We are sending multiple requests to a gRPC server. But every once in a while we come across "Connection reset by peer" error with UNAVAILABLE status.

GRPC server: NestJS

Client: Python

Python version: 3.8

gRPCio version: 1.50.0

Code:

# Connect to server from client:

def connect_to_user_manager_server() -> AuthorizationControllerStub:
    channel = grpc.insecure_channel(envs.USER_MANAGER_GRPC_URL, options=(
        ('grpc.keepalive_time_ms', 120000),
        ('grpc.keepalive_permit_without_calls', True),
    ))
    stub = AuthorizationControllerStub(channel)

    return stub

client = connect_to_user_manager_server()
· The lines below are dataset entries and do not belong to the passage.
--- src/rtl/cacheline_adaptor.sv ---
// Cache line <-> memory burst adaptor: one line request becomes BEATS narrow beats.
// Latency: read_o/write_o one cycle after acceptance; resp_o the cycle after the last beat.
// Backpressure: memory paces beats with resp_i (gaps allowed); cache waits for resp_o.
module cacheline_adaptor #(
    parameter int LINE_WIDTH  = 256,
    parameter int BURST_WIDTH = 64,
    parameter int ADDR_WIDTH  = 32
) (
    input  logic                   clk,
    input  logic                   rst,
    input  logic [LINE_WIDTH-1:0]  line_i,
    output logic [LINE_WIDTH-1:0]  line_o,
    input  logic [ADDR_WIDTH-1:0]  address_i,
    input  logic                   read_i,
    input  logic                   write_i,
    output logic                   resp_o,
    input  logic [BURST_WIDTH-1:0] burst_i,
    output logic [BURST_WIDTH-1:0] burst_o,
    output logic [ADDR_WIDTH-1:0]  address_o,
    output logic                   read_o,
    output logic                   write_o,
    input  logic                   resp_i
);

    localparam int BEATS  = LINE_WIDTH / BURST_WIDTH;
    localparam int OFFSET = $clog2(LINE_WIDTH / 8);
    localparam int CW     = $clog2(BEATS);
    localparam logic [CW-1:0] LAST_BEAT = CW'(BEATS - 1);
    localparam logic [ADDR_WIDTH-1:0] ADDR_MASK = ~(ADDR_WIDTH'((64'd1 << OFFSET) - 64'd1));

    typedef enum logic [1:0] {
        IDLE = 2'd0,
        RD   = 2'd1,
        WR   = 2'd2,
        DONE = 2'd3
    } state_t;

    state_t                  state;
    state_t                  state_nxt;
    logic [CW-1:0]           count;
    logic [LINE_WIDTH-1:0]   wr_line;
    logic [ADDR_WIDTH-1:0]   addr_q;
    logic                    accept_rd;
    logic                    accept_wr;
    logic                    beat;

    always_comb begin
        state_nxt = state;
        accept_rd = 1'b0;
        accept_wr = 1'b0;
        beat      = 1'b0;
        case (state)
            IDLE: begin
                // A pending writeback must leave before the fill that replaces it.
                if (write_i) begin
                    accept_wr = 1'b1;
                    state_nxt = WR;
                end else if (read_i) begin
                    accept_rd = 1'b1;
                    state_nxt = RD;
                end
            end
            RD, WR: begin
                if (resp_i) begin
                    beat = 1'b1;
                    if (count == LAST_BEAT) begin
                        state_nxt = DONE;
                    end
                end
            end
            DONE: begin
                state_nxt = IDLE;
            end
            default: begin
                state_nxt = IDLE;
            end
        endcase
    end

    always_ff @(posedge clk or negedge rst) begin
        if (!rst) begin
            state <= IDLE;
        end else begin
            state <= state_nxt;
        end
    end

    always_ff @(posedge clk or negedge rst) begin
        if (!rst) begin
            count   <= '0;
            addr_q  <= '0;
            wr_line <= '0;
            line_o  <= '0;
        end else begin
            if (accept_rd || accept_wr) begin
                count  <= '0;
                addr_q <= address_i;
            end else if (beat) begin
                // Wraps to zero on the last beat, which is unused until the next acceptance.
                count <= count + 1'b1;
            end
            if (accept_wr) begin
                wr_line <= line_i;
            end
            if (beat && (state == RD)) begin
                line_o[int'(count)*BURST_WIDTH +: BURST_WIDTH] <= burst_i;
            end
        end
    end

    assign read_o    = (state == RD);
    assign write_o   = (state == WR);
    assign resp_o    = (state == DONE);
    assign address_o = addr_q & ADDR_MASK;
    assign burst_o   = (state == WR) ? wr_line[int'(count)*BURST_WIDTH +: BURST_WIDTH]
                                     : '0;

endmodule

--- config.mk ---
export PLATFORM = sky130hd
export DESIGN_NAME = cacheline_adaptor
export DESIGN_NICKNAME = d
export VERILOG_FILES = /design/src/rtl/cacheline_adaptor.sv
export SDC_FILE = /design/constraint.sdc
export NUM_CORES = 1
export LEC_CHECK = 0
export CORE_AREA = 10 10 268 270
export CTS_CLUSTER_DIAMETER = 30
export DETAILED_ROUTE_END_ITERATION = 10
export DIE_AREA = 0 0 278 280
export HOLD_SLACK_MARGIN = 0.1
export SETUP_SLACK_MARGIN = 0.05
export SYNTH_ARGS = -nofsm -noshare
export SYNTH_HDL_FRONTEND = slang
export SYNTH_SLANG_ARGS = --single-unit
--- constraint.sdc ---
create_clock -name clk -period 4.22 [get_ports clk]
set_input_delay 0.844 -clock clk [delete_from_list [all_inputs] [get_ports clk]]
set_output_delay 0.844 -clock clk [all_outputs]
set_load 0.02 [all_outputs]
## Word level (Yosys, flattened, before mapping)

Cells that the tools add are included.

| cells by class | value |
|---|---|
| mux-type cells | 16 |
| add/sub/neg operators | 2 |
| equal/unequal tests | 7 |
| reduce and logical (&&, ||, !) cells | 6 |
| shift operators | 3 |

Operator list:

| kind | count |
|---|---|
| bitwise mux 256 bit | 1 |
| variable shift 64 x 33 -> 256 bit (first input constant) | 1 |
| indexed part select 256 x 9 -> 64 bit | 1 |
| indexed part select 64 x 33 -> 256 bit | 1 |
| 2-to-1 mux 64 bit | 1 |
| negator 8 -> 33 bit | 1 |
| 2-to-1 mux 2 bit | 6 |
| 2-to-1 mux 1 bit | 7 |
| == test 2 bit (second input constant) | 3 |
| case mux 2 bit (3 select lines) | 1 |
| != test 2 bit (second input constant) | 2 |
| != test 3 bit (second input constant) | 1 |
| AND reduction 3 bit | 1 |
| adder 2 x 1 -> 2 bit (second input constant) | 1 |
| == test 2 x 1 -> 1 bit (second input constant) | 1 |
| zero test 2 bit | 1 |
| nonzero test 2 bit | 1 |
| OR reduction 2 bit | 1 |
| logical AND 1 bit | 1 |
| logical OR 1 bit | 1 |

| storage, ports and cells | value |
|---|---|
| output and inout port bits | 355 |
| flip-flop bits (word level) | 548 |
| word-level logic and storage cells | 39 |

## Longest topological paths before layout

Gate-level depths: netlist (run 1).

| logic depth | value |
|---|---|
| depth in word-level cells | 5 |
| gate-level depth with buffers | 9 |
| mapped depth without buffers | 5 |

## Least setup slack after synthesis (run 1)

No wires, ideal clock.

| timing | value |
|---|---|
| kind | reg2out |
| start | register count[0] |
| end | output burst_o[14] |
| data arrival time | 1722 ps |
| setup slack | 1654 ps |
| path buffers | 3 |
| stages on the path, launching flop included | 6 |
| cells stage by stage | dfrtp_1 > buf_2 > buf_2 > buf_4 > mux4_2 > and2_1 |

| on the way | value |
|---|---|
| cells in the longest elaborated chain, start to end | 2 |

RTL lines:

| element | RTL line | text |
|---|---|---|
| start, declared | 40 | `logic [CW-1:0] count;` |
| start signal, assigned | 100 | `count <= count + 1'b1;` |
| indexed part select 256 x 9 -> 64 bit | 115 | `assign burst_o = (state == WR) ? wr_line[int'(count)*BURST_WIDTH +: BURST_WIDTH]` |
| 2-to-1 mux 64 bit | 115 |  |
| end, declared | 18 | `output logic [BURST_WIDTH-1:0] burst_o,` |

Every way passes these cells.

## Worst setup path after layout (run 1)

| timing | value |
|---|---|
| start | register count[0] |
| end | output burst_o[36] |

The elaborated chain is that of the path after synthesis.

==> impl_metrics.env, run 1 <==
export IMPL_htreeDepth=3
export IMPL_clockPowerShare_pct=37.4
export IMPL_worst_slew_pin_slew_ns=0.9972
export IMPL_cts_tree="yes"
export IMPL_cp_required_ns=3.38
export IMPL_antenna_found_initial=25
export IMPL_finalHoldViolations=0
export IMPL_crit_path_end_kind="primary output"
export IMPL_die_area_mm2=0.07784
export IMPL_post_drt_wl_per_cell_um=25.53
export IMPL_combPwrFrac_pct=31.4
export IMPL_insertion_delay_ns=0.67
export IMPL_status="complete, no violations"
export IMPL_layout_common_cells="700 x clkdlybuf4s50_1, 541 x dfrtp_1, 284 x mux2_2, 256 x a22o_1, 122 x clkbuf_16"
export IMPL_synth_top_cell_by_area="dfrtp_1"
export IMPL_synth_cells=1367
export IMPL_dr_pass1_iters=5
export IMPL_num_fill_cells=5561
export IMPL_tns_ns=0
export IMPL_path_class="reg -> out"
export IMPL_drv_cap=0
export IMPL_crit_fanout=26
export IMPL_rsz0062_at_grt="false"
export IMPL_final_nets=2494
export IMPL_rows=95
export IMPL_synth_cell_area_mm2=0.02172
export IMPL_grt_pass1_wl_mm=117.9
export IMPL_fin_crit_ns=3.931
export IMPL_worst_path_max_delay_cell="dfrtp_4"
export IMPL_p_switching_mw=7.876
export IMPL_num_io_pins=712
export IMPL_first_global_vias=17519
export IMPL_seq_power_share_pct=31.2
export IMPL_drive_above_1_share_pct=27.67
export IMPL_gp_congestion=0.8235
export IMPL_ctsLongestPathBuffers=3
export IMPL_fin_total_pwr_mw=26.81
export IMPL_drc=0
export IMPL_root_buffer="clkbuf_16"
export IMPL_design_core_area_mm2=0.06656
export IMPL_ys_seq_area_share_pct=62.55
export IMPL_cp_arrival_ns=3.09
export IMPL_synth_top_area_share_pct=62.55
export IMPL_power_density_mw_per_mm2=779.5
export IMPL_clock_sinks=543
export IMPL_cts_made_buffers=121
export IMPL_synthDistinctLibCells=24
export IMPL_layout_commonest_cell="clkdlybuf4s50_1"
export IMPL_post_cts_buffers=0
export IMPL_groute_usage_overall_pct=19.82
export IMPL_vias=15735
export IMPL_synth_seq_cells=543
export IMPL_finalCritPeriodShare_pct=93.15
export IMPL_fmax_mhz=254.4
export IMPL_start_util_pct=32.64
export IMPL_r2r_cells=7
export IMPL_dieHeight_um=280
export IMPL_irDropWorstVdd_v=0.0004704
export IMPL_max_stage_delay_ns=0.81
export IMPL_slew_violations=0
export IMPL_synth_area_leaders="dfrtp_1 63%, mux2_2 15%, a22o_1 10%"
export IMPL_hold_path_class="in -> async"
export IMPL_wirelength_mm=79.56
export IMPL_crit_chain="buf_4 > mux4_2 > and2_1 > clkdlybuf4s50_1"
export IMPL_hpwl_mm=57.58
export IMPL_p_leak_nw=14.77
export IMPL_drt_iter0_drc=912
export IMPL_cts_resized=0
export IMPL_area_growth_pct=58.30
export IMPL_grt_max_degree=101
export IMPL_setup_viol=0
export IMPL_via_per_inst=5.050
export IMPL_gr_total_overflow=0
export IMPL_syn_mean_instance_area_um2=15.89
export IMPL_portBuffers=701
export IMPL_die_width_um=278
export IMPL_ys_warn_count=0
export IMPL_start_kind="register"
export IMPL_intPower_mw=18.93
export IMPL_path_clk_slew_ns=0.04
export IMPL_fin_skew_ns=0.04584
export IMPL_detail_route_antenna_nets=0
export IMPL_slew_headroom_pct=33.52
export IMPL_hold_buffers=0
export IMPL_switching_share_pct=29.38
[worst paths after layout]
kind	start	slack, ns	to
worst max-delay path	count[0]	0.29	burst_o[36]
worst min-delay path	rst	0.20	wr_line[157]
min in group clk	wr_line[221]	0.50	wr_line[221]
worst max register to register	count[0]	1.12	line_o[68]
max in group asynchronous	rst	2.86	line_o[130]
worst min register to register	wr_line[221]	0.50	wr_line[221]
[per-stage QoR]
stage	util [%]	hold WS, ns	setup slack (ns)	instances	instance area (µm²)
finish	51.66	0.1970	0.2890	3116	34390
global route	51.65	0.2674	0.09419	3112	34380
CTS	51.61	0.2457	0.1850	3103	34360
detailed placement	44.93	0.4870	0.8661	2876	29900
global placement	44.93	0.4828	0.8383	2876	29900
floorplan	-	0.4739	1.654	1371	21740
[worst max-delay path, delay by kind of cell, from the launching register on]
kind	cells	cell delay [ns]
buffers and inverters	2	0.88
flip-flops	1	0.81
multiplexers	1	0.54
AND/OR/NAND/NOR	1	0.20
[final cells by class]
type	count	area, µm²	share of cell area, %
clock buffer	167	3502	10.18
tap	873	1092	3.176
timing repair buffer	744	7507	21.83
clock inverter	60	948.4	2.758
sequential	543	13600	39.54
antenna	13	32.53	0.09460
multi-input combinational	710	7687	22.35
inverter	6	22.52	0.06549
[state kept, by name, indices dropped and copies added (netlist names)]
signal and cells:
state 2, addr_q 27, count 2, line_o 256
wr_line 256
[kinds of logic after synthesis]
logic type | after synthesis | synth area share [%]
XOR/XNOR | 1 | 0.04033
multiplexers | 349 | 21.40
AND/OR/NAND/NOR | 83 | 2.402
adder cells (fa/ha/maj) | 11 | 0.6336
other | 1 | 0.01726
buffers and inverters | 118 | 2.494
flip-flops | 543 | 62.55
AO/OA/AOI/OAI | 261 | 10.46
[synthesized netlist by cell type]
master and n:
nor4_1 1, a22o_1 256, nor4b_1 2, ha_1 11, o21ai_0 3, clkbuf_1 44, xnor2_1 1, mux2i_1 1
nor4_2 3, buf_1 7, mux4_2 64, nand2_1 4, nand3_1 5, dfrtp_1 543, inv_1 6, conb_1 1
nor2_1 2, a22oi_1 1, a21boi_0 1, mux2_2 284, nand2b_1 1, buf_2 52, buf_4 9, and2_1 65
[power groups by stage]
stage,sequential (mW),clock [mW],combinational [mW]
6_report,8.36,10.0,8.42
5_1_grt,8.59,10.5,8.96
4_1_cts,8.37,10.2,8.57
3_5_place_dp,8.42,0,8.52
3_3_place_gp,8.32,0,8.39
2_1_floorplan,8.72,0,4.33
[per-layer routing]
metal	wire length, µm	global-route usage [%]	part of all wire [%]	up-vias
met5	147	0	0.18	-
met4	1962	7.749	2.5	26
met3	7382	7.894	9.3	131
met2	39950	33.34	50	697
met1	30110	22.27	38	8156
li1	-	-	-	6725
No activity file was read; power rests on OpenSTA's default activity.
==> inputs of run 2 (changes only) <==
--- a/config.mk
+++ b/config.mk
@@ -5,11 +5,13 @@
 export SDC_FILE = /design/constraint.sdc
 export NUM_CORES = 1
 export LEC_CHECK = 0
+export CAP_MARGIN = 40
 export CORE_AREA = 10 10 268 270
 export CTS_CLUSTER_DIAMETER = 30
 export DETAILED_ROUTE_END_ITERATION = 10
 export DIE_AREA = 0 0 278 280
 export HOLD_SLACK_MARGIN = 0.1
+export PLACE_DENSITY = 0.72
 export SETUP_SLACK_MARGIN = 0.05
 export SYNTH_ARGS = -nofsm -noshare
 export SYNTH_HDL_FRONTEND = slang
==> impl_metrics.env, run 2 (same netlist as run 1, synthesis figures left out) <==
export IMPL_utilization_pct=51.02
export IMPL_layout_common_cells="700 x clkdlybuf4s50_1, 541 x dfrtp_1, 284 x mux2_2, 256 x a22o_1, 115 x clkbuf_16"
export IMPL_holdWs_ns=0.2564
export IMPL_drv_cap=0
export IMPL_dieHeight_um=280
export IMPL_power_density_mw_per_mm2=765.3
export IMPL_hold_buffers=0
export IMPL_portBuffers=701
export IMPL_worst_slew_pin_slew_ns=0.9986
export IMPL_root_buffer="clkbuf_16"
export IMPL_reg_top3="line_o x256, wr_line x256, addr_q x27"
export IMPL_tns_ns=0
export IMPL_p_leak_nw=14.54
export IMPL_ctsLongestPathBuffers=3
export IMPL_clock_sinks=543
export IMPL_wirelength_mm=76.70
export IMPL_design_core_area_mm2=0.06656
export IMPL_fin_skew_ns=0.03906
export IMPL_cp_arrival_ns=2.97
export IMPL_cp_required_ns=3.38
export IMPL_setup_viol=0
export IMPL_irDropWorstVdd_v=0.0005074
export IMPL_status="complete, no violations"
export IMPL_dr_pass1_iters=5
export IMPL_rsz0062_at_grt="false"
export IMPL_crit_chain="inv_1 > ha_2 > buf_12 > and2_1 > clkdlybuf4s50_1"
export IMPL_final_nets=2485
export IMPL_htreeDepth=3
export IMPL_timing_critical_path_buf_inv=3
export IMPL_design_area_mm2=0.03396
export IMPL_grt_pass1_wl_mm=114.5
export IMPL_crit_fanout=38
export IMPL_vias=15790
export IMPL_finalHoldViolations=0
export IMPL_post_drt_wl_per_cell_um=24.78
export IMPL_groute_usage_overall_pct=19.04
export IMPL_drive_above_1_share_pct=27.32
export IMPL_worst_path_max_delay_cell="ha_2"
export IMPL_hpwl_mm=55.32
export IMPL_hold_path_class="in -> async"
export IMPL_detail_route_antenna_nets=0
export IMPL_via_per_inst=5.102
export IMPL_cpLargestDelayFamily="buffers and inverters"
export IMPL_cts_tree="yes"
export IMPL_antenna_found_initial=13
export IMPL_drt_iter0_drc=901
export IMPL_fin_crit_ns=3.810
export IMPL_fin_ws_ns=0.4100
export IMPL_path_clk_slew_ns=0.05
export IMPL_fmax_mhz=262.5
export IMPL_num_io_pins=712
export IMPL_crit_path_end_kind="primary output"
export IMPL_slew_violations=0
export IMPL_rows=95
export IMPL_drc=0
export IMPL_max_stage_delay_ns=0.63
export IMPL_die_width_um=278
export IMPL_fin_total_pwr_mw=25.99
export IMPL_start_util_pct=32.64
export IMPL_place_area_mm2=0.02990
export IMPL_place_inst=2874
export IMPL_grt_max_degree=108
export IMPL_first_global_vias=17748
export IMPL_layout_commonest_cell="clkdlybuf4s50_1"
export IMPL_finalCritPeriodShare_pct=90.28
export IMPL_insertion_delay_ns=0.66
export IMPL_area_growth_pct=56.34
export IMPL_die_area_mm2=0.07784
export IMPL_cts_made_buffers=113
export IMPL_dp_slack_ns=0.7720
export IMPL_start_kind="register"
export IMPL_gr_total_overflow=0
export IMPL_path_class="reg -> out"
export IMPL_slew_headroom_pct=33.43
export IMPL_gp_congestion=0.8411
export IMPL_stdcell_count=3095
-- run 2: power breakdown --
part,total (mW),switching [mW],internal (mW),leakage [nW]
logic,8.46,3.72,4.74,5.68
registers,8.41,1.24,7.17,6.94
clock network,9.12,2.99,6.13,1.93
total,26.0,7.95,18.0,14.5
-- run 2: final cells by class --
class / instances / area [µm²]
Fill cell: 5487 / 32600
Sequential cell: 543 / 13600
Multi-Input combinational cell: 710 / 7695
Timing Repair Buffer: 743 / 7512
Clock buffer: 138 / 3084
Tap cell: 873 / 1092
Clock inverter: 71 / 933.4
Antenna cell: 11 / 27.53
Inverter: 6 / 22.52
-- run 2: final timing paths --
check | from | endpoint | slack [ns] | cells after the start
worst max-delay path | state[0] | burst_o[42] | 0.41 | 5
worst min-delay path | rst | wr_line[91] | 0.26 | 1
worst max register to register | count[0] | line_o[83] | 1.06 | 7
worst min register to register | wr_line[196] | wr_line[196] | 0.50 | 1
max in group asynchronous | rst | wr_line[213] | 2.80 | 3
min in group clk | wr_line[196] | wr_line[196] | 0.50 | 1
-- run 2: routing by layer --
| layer | share of wire (%) | up-vias | GRT usage [%] |
|---|---|---|---|
| li1 | - | 6687 | - |
| met2 | 50 | 777 | 32.02 |
| met5 | 0.017 | - | 0 |
| met4 | 3.5 | 2 | 8.691 |
| met1 | 37 | 8179 | 21.29 |
| met3 | 9.2 | 145 | 6.998 |
-- run 2: timing repair --
item	in CTS	in global routing
gates resized for setup	0	0
endpoints found under the setup margin	1	0
setup buffers	1	0
==> inputs of run 3 (changes only) <==
--- a/config.mk
+++ b/config.mk
@@ -7,7 +7,7 @@
 export LEC_CHECK = 0
 export CAP_MARGIN = 40
 export CORE_AREA = 10 10 268 270
-export CTS_CLUSTER_DIAMETER = 30
+export CTS_CLUSTER_DIAMETER = 150
 export DETAILED_ROUTE_END_ITERATION = 10
 export DIE_AREA = 0 0 278 280
 export HOLD_SLACK_MARGIN = 0.1
==> impl_metrics.env, run 3 (same netlist as run 1, synthesis figures left out) <==
export IMPL_gp_congestion=0.8411
export IMPL_rows=95
export IMPL_fin_crit_ns=3.781
export IMPL_gr_total_overflow=0
export IMPL_area_growth_pct=46.79
export IMPL_portBuffers=701
export IMPL_ctsLongestPathBuffers=3
export IMPL_worst_path_max_delay_cell="clkdlybuf4s50_1"
export IMPL_worst_slew_pin_slew_ns=0.9699
export IMPL_cp_required_ns=3.38
export IMPL_cts_resized=0
export IMPL_reg2reg_to="line_o[83]"
export IMPL_place_area_mm2=0.02990
export IMPL_grt_pass1_wl_mm=111.2
export IMPL_p_leak_nw=13.57
export IMPL_first_global_vias=17038
export IMPL_cpLargestDelayFamily="buffers and inverters"
export IMPL_finalCritPeriodShare_pct=89.59
export IMPL_status="complete, no violations"
export IMPL_antenna_found_initial=12
export IMPL_clock_sinks=543
export IMPL_num_io_pins=712
export IMPL_dr_pass1_iters=5
export IMPL_hold_buffers=0
export IMPL_drive_above_1_share_pct=23.54
export IMPL_r2r_cells=7
export IMPL_slew_headroom_pct=35.34
export IMPL_design_core_area_mm2=0.06656
export IMPL_slew_violations=0
export IMPL_die_area_mm2=0.07784
export IMPL_drt_iter0_drc=1036
export IMPL_crit_path_end_kind="primary output"
export IMPL_reg_top3="line_o x256, wr_line x256, addr_q x27"
export IMPL_design_area_mm2=0.03189
export IMPL_crit_chain="inv_1 > ha_2 > buf_12 > and2_1 > clkdlybuf4s50_1"
export IMPL_layout_common_cells="700 x clkdlybuf4s50_1, 541 x dfrtp_1, 284 x mux2_2, 256 x a22o_1, 65 x and2_1"
export IMPL_drc=0
export IMPL_detail_route_antenna_nets=0
export IMPL_fin_total_pwr_mw=21.98
export IMPL_worst_path_stages=5
export IMPL_num_fill_cells=5690
export IMPL_layout_commonest_cell="clkdlybuf4s50_1"
export IMPL_cp_arrival_ns=2.94
export IMPL_hold_path_class="in -> async"
export IMPL_tns_ns=0
export IMPL_root_buffer="clkbuf_16"
export IMPL_fmax_mhz=264.5
export IMPL_htreeDepth=2
export IMPL_drv_cap=0
export IMPL_start_kind="register"
export IMPL_cts_tree="yes"
export IMPL_reg2reg_from="count[0]"
export IMPL_final_nets=2429
export IMPL_post_cts_buffers=0
export IMPL_finalHoldViolations=0
export IMPL_crit_fanout=38
export IMPL_path_class="reg -> out"
export IMPL_timing_critical_path_buf_inv=3
export IMPL_rsz0062_at_grt="false"
export IMPL_fin_skew_ns=0.01504
export IMPL_insertion_delay_ns=0.61
export IMPL_power_density_mw_per_mm2=689.4
export IMPL_via_per_inst=5.145
export IMPL_hpwl_mm=55.32
export IMPL_start_util_pct=32.64
export IMPL_irDropWorstVdd_v=0.0004717
export IMPL_cts_made_buffers=57
export IMPL_path_clk_slew_ns=0.06
export IMPL_dieHeight_um=280
export IMPL_wirelength_mm=74.70
export IMPL_post_drt_wl_per_cell_um=24.99
export IMPL_die_width_um=278
export IMPL_vias=15378
export IMPL_groute_usage_overall_pct=18.42
export IMPL_grt_max_degree=108
export IMPL_max_stage_delay_ns=0.65
export IMPL_holdWs_ns=0.3328
export IMPL_r2r_slack_ns=1.05
export IMPL_setup_viol=0
-- run 3: cell types whose count changed in the layout (fill, tap and decap cells not counted), moves of 9 or more --
cell	before	now
bufinv_16	15	4
clkinvlp_4	15	1
clkinv_2	17	7
clkbuf_16	115	57
clkinv_4	11	1
inv_6	9	0
-- run 3: through the flow --
step | setup WS, ns | util (%) | cells
after floorplan | 1.654 | - | 1371
after CTS | 0.06542 | 47.84 | 2979
final | 0.4393 | 47.91 | 2989
after global placement | 0.7646 | 44.92 | 2874
after detailed placement | 0.7720 | 44.92 | 2874
after global routing | 0.2757 | 47.91 | 2989
-- run 3: worst register-to-register path: cells and delay by family (launching register included) --
| kind | cells | cell delay [ns] |
|---|---|---|
| AO/OA/AOI/OAI | 1 | 0.28 |
| flip-flops | 1 | 0.73 |
| AND/OR/NAND/NOR | 1 | 0.29 |
| adder cells (fa/ha/maj) | 1 | 0.53 |
| buffers and inverters | 4 | 1.26 |
-- run 3: worst max-delay path by stage --
stage / start / end / slack, ns
detailed placement: count[0] / burst_o[1] / 0.77
finish: state[0] / burst_o[61] / 0.44
global route: count[0] / burst_o[17] / 0.28
floorplan: count[0] / burst_o[14] / 1.65
global placement: count[0] / burst_o[1] / 0.76
CTS: count[0] / burst_o[1] / 0.07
user_response = client.CheckAuthorization(authorizationData(authorization=token, requiredRoles=roles))
AminAli
  • 85
  • 7
  • To further debug this, you would need to figure out why the connection is being reset by the peer. One way to debug this would be to enable http and tcp traces in grpc. (GRPC_TRACE=http,tcp and GRPC_VERBOSITY=DEBUG). Looking at the logs from both the client and the server could help explain what's going on here. – Yash Tibrewal Jan 18 '23 at 19:09

1 Answers1

0

You can add a retry logic in your client code using a library such as retrying or by implementing it manually.

For instance, you can implement retry logic using the retrying library:

from retrying import retry

@retry(stop_max_attempt_number=3, wait_fixed=1000)
def connect_to_user_manager_server():
    channel = grpc.insecure_channel(envs.USER_MANAGER_GRPC_URL, options=(
        ('grpc.keepalive_time_ms', 120000),
        ('grpc.keepalive_permit_without_calls', True),
    ))
    stub = AuthorizationControllerStub(channel)
    return stub

This will retry the connect_to_user_manager_server function up to 3 times, with a 1 second delay between each retry.

You can also implement it manually using a loop and try-catch block, like this:

attempt = 1
max_attempts = 3
while attempt <= max_attempts:
    try:
        channel = grpc.insecure_channel(envs.USER_MANAGER_GRPC_URL, options=(
            ('grpc.keepalive_time_ms', 120000),
            ('grpc.keepalive_permit_without_calls', True),
        ))
        stub = AuthorizationControllerStub(channel)
        break
    except Exception as e:
        if attempt == max_attempts:
            raise e
        attempt += 1
        time.sleep(1)

This will also retry the connection to the server up to 3 times, with a 1 second delay between each retry.

You can adjust the number of retries and the delay time to fit your needs.